Waarom worden deze routers zo vaak gehacked? Er is meerdere malen posts over deze routers geplaats

Uiteraard merk je dit vrij snel op omdat de computer warm wordt, de fan draait sneller, de batterij is eerder leeg als je
daar mee werkt, en een CPU belasting indicator geeft dit ook aan. Hoe merkbaar het is hangt af van het type computer
maar meestal gaat het niet onopgemerkt voorbij.

Het zijn niet iedere keer nieuwe gehackte routers.
Degenen die gehacked zijn en waar de eigenaar niks aan doet die blijven steeds terugkomen in allerlei scenario's en
daar wordt dan steeds weer over geschreven. Het aantal zal in de loop der tijd langzaam afnemen maar er is altijd
een flink aantal gebruikers wat niks doet of niks in de gaten heeft.
Vergelijk het met de vele vele Windows PC's waar "ze binnen zijn" en het gaat om een relatief klein aantal. Maar de
"security onderzoekers" zijn daar nu wel zo'n beetje op uitgekeken, die gaan niet meer over ieder PC botnetje schrijven.

Is dit niet ook deels de verantwoordelijk van de ISP om dit te doen?
En in het geval van een persoonlijke router de router developer?

Merk op dat de problemen alleen optreden nadat men zelf aan de configuratie heeft zitten klungelen. De door de
fabrikant default geleverde configuratie is niet kwetsbaar, dan staan de configuratieservices namelijk niet bereikbaar
vanaf internet maar alleen vanaf je eigen lokale netwerk.
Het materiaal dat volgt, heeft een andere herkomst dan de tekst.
From an optimization exercise on the open Yosys and OpenROAD flow, aimed at small area; shortcuts taken in it are not production practice.
Function was checked by simulation only, so behaviour that the tests miss may differ from the original.
Power figures rest on the tool's default switching activity, not on a simulated workload.

v6:
==> module pool_frame_buffer, before the edit <==
module pool_frame_buffer
(
  input  logic          clk,
  input  logic          reset,
  input  logic [PP:0]   in_data,
  input  logic          in_valid,
  output logic [PP:0]   out_data,
  output logic [AW-1:0] out_idx,
  output logic          out_valid,
  input  logic          out_ready,
  output logic          out_last,
  output logic          frame_done,
  output logic          overflow
);
  localparam logic [AW-1:0] LAST = AW'(N - 1);
  localparam int W = PP + 1;
  logic wbank, rbank, wr_en, wr_last, hs, rel, ld, wfull;
  logic [1:0] bank_full;
  logic [AW-1:0] wr_idx;
  assign wfull = wbank ? bank_full[1] : bank_full[0];
  assign wr_en = in_valid && !wfull;
  assign wr_last = wr_en && wr_idx == LAST;
  assign hs = out_valid && out_ready;
  assign out_last = out_idx[7] && out_idx[6] && out_idx[1] && out_idx[0];
  assign rel = hs && out_last;
  logic [W-1:0] d [RL];
  always_ff @(posedge clk) begin
    d[0] <= in_data;
    for (int k = 1; k < RL; k++) d[k] <= d[k-1];
  end
  logic [W-1:0] word [2];
  logic [1:0] sh, nsh;
  for (genvar b = 0; b < 2; b++) begin : g_bank
    logic wreq, req, relb, busy, s_n;
    logic [RW-1:0] cnt, cnt_n;
    logic [PW-1:0] phi, phi_n, q, q_n;
    logic [RL-1:0] hist, hist_n, old1;
    logic [W-1:0] din;
    logic [W*RL-1:0] head_ring;
    logic [W-1:0] prev_last;
    assign wreq = wr_en && wbank == b;
    assign req = wreq || (hs && rbank == b);
    assign relb = rel && rbank == b;
    always_comb begin
      for (int k = 0; k < RL; k++) begin
        old1[k] = hist[k];
        for (int m = k + 1; m < RL; m++) if (hist[m]) old1[k] = 1'b0;
      end
      busy = hist != '0;
      din = '0;
      for (int k = 0; k < RL; k++) if (old1[k]) din = din | d[k];
      hist_n = {hist[RL-2:0] & ~(sh[b] ? old1[RL-2:0] : '0), wreq};
      phi_n = sh[b] ? phi : (phi == PW'(RL - 1) ? '0 : phi + PW'(1));
      cnt_n = relb ? '0 : cnt + RW'(req) - RW'(sh[b]);
      if (relb) q_n = phi_n;
      else if (req) q_n = q;
      else q_n = q == PW'(RL - 1) ? '0 : q + PW'(1);
      if (!reset) begin
        hist_n = '0;
        phi_n = '0;
        cnt_n = '0;
        q_n = '0;
      end
      s_n = phi_n == '0 && cnt_n != '0;
    end
    always_ff @(posedge clk) begin
      hist <= hist_n;
      phi <= phi_n;
      cnt <= cnt_n;
      q <= q_n;
      sh[b] <= s_n;
      nsh[b] <= !s_n;
    end
    pfb_bank_ram #(.W(W), .D(N), .L(RL)) bank (
      .clk(clk), .sh(sh[b]), .nsh(nsh[b]), .din(din), .head_ring(head_ring), .prev_last(prev_last)
    );
    always_comb begin
      word[b] = '0;
      for (int k = 0; k < RL; k++) if (q == PW'(k)) word[b] = head_ring[W*((RL - 1 + k) % RL) +: W];
      if (cnt == RW'(RL)) word[b] = prev_last;
    end
  end
  assign out_data = rbank ? word[1] : word[0];
  always_ff @(posedge clk) begin
    if (!reset) begin
      wbank <= 1'b0;
      rbank <= 1'b0;
      wr_idx <= '0;
      bank_full <= 2'b00;
      frame_done <= 1'b0;
      overflow <= 1'b0;
      ld <= 1'b0;
      out_valid <= 1'b0;
      out_idx <= '0;
    end else begin
      frame_done <= wr_last;
      if (in_valid && wfull) overflow <= 1'b1;
      if (wr_en) wr_idx <= wr_last ? '0 : wr_idx + AW'(1);
      if (wr_last) wbank <= !wbank;
      if (rel) rbank <= !rbank;
      bank_full <= (bank_full & ~(rel ? 2'b01 << rbank : 2'b00)) | (wr_last ? 2'b01 << wbank : 2'b00);
      ld <= !ld && !out_valid && (rbank ? bank_full[1] : bank_full[0]);
      if (ld) out_valid <= 1'b1;
      else if (rel) out_valid <= 1'b0;
      if (hs) out_idx <= out_last ? '0 : out_idx + AW'(1);
    end
  end
endmodule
Echter, er zijn slechte adviezen te vinden over hoe je bepaalde dingen voor elkaar moet krijgen, in de vorm van Youtube
filmpjes die gemaakt zijn door prutsers. Die beginnen dan bijvoorbeeld met "wis eerst maar eens de hele config dan
hebben we een mooi beginpunt" maar dan is ook de firewall weg en die zetten ze nooit meer terug. DAT zijn dan
vervolgens de routers die kwetsbaar zijn bij bugs in de configuratie services (webfig, winbox, telnet, ssh).
De fabrikant heeft updates gemaakt om de bugs op te lossen (1.5 jaar geleden) en de nodige tips geplaatst over
hoe je de boel veilig kunt houden (password, firewall etc), maar die kopers die zo'n ding 2 jaar geleden gekocht hebben
en fout geconfigureerd die kun je natuurlijk nooit meer contacten. Het is gewoon een consumentenproduct wat je
overal kunt bestellen.

Had dat ding nou een backdoor gehad of een phone-home constructie waarmee de fabrikant bijvoorbeeld alle
kwetsbare of al gehackte routers een upgrade zou kunnen sturen dan kon je nog zeggen "de developer moet iets
doen" maar nu is dat dus niet mogelijk. Het is gewoon wachten tot de gebruikers wakker worden of de routers
defect raken. En dat kan (beiden) vele jaren duren, kijk maar naar bepaalde Windows wormen die 10 jaar later
nog actief zijn. Of het C&C systeem zou moeten worden ingezet om in ieder geval de nu actieve botnet members
te upgraden, echter daar wordt door bepaalde mensen altijd heel negatief op gereageerd.

Ga je er vanuit dat er een FAN in zit. En dat men dit merkt.... Vaak genoeg heeft men dit niet door. Of uitzetten en weer aanzetten (geen idee of dat het oplost), maar de router is nog steeds vatbaar voor de exploit.

Alweer? Gaat lekker met die microtik routers..

Moeilijk hè, een Mikrotik configureren.

Dit kan je met elk stuk hardware/software overkomen die niet goed is ingesteld en daardoor services aan het internet blootstelt die voor lokaal gebruik bedoelt zijn. En inderdaad, Mikrotik is niet geschikt voor mensen die 'snel' een router/firewall willen installeren. Dat kost tijd en vergt kennis van security en Mikrotik.
Die mensen moeten een Netgear/Linksys etc. kopen (wat ook geen garanties biedt overigens).

https://nvd.nist.gov/vuln/detail/CVE-2018-14847

CVE-2018-14847 Detail
Winbox for MikroTik RouterOS through 6.42 allows remote attackers to bypass authentication and read arbitrary files by modifying a request to change one byte related to a Session ID.

en

Eigenaren van een MikroTik-router krijgen het advies om inkomend verkeer voor de Webfig- en Winbox-poorten voor het internet te blokkeren.
https://www.security.nl/posting/575748/Gehackte+MikroTik-routers+sturen+verkeer+door+naar+aanvallers

Als je jouw management tools voor de router direct openzet voor gebruik op internet, dan begrijp je het gewoon niet.
Er is niet voor niets een optie om de IP-range(s) te beperken tot het lokale LAN. En vervolgens kun je in de firewall ervoor zorgen dat winbox verkeer niet over de WAN poort naar buiten gaat.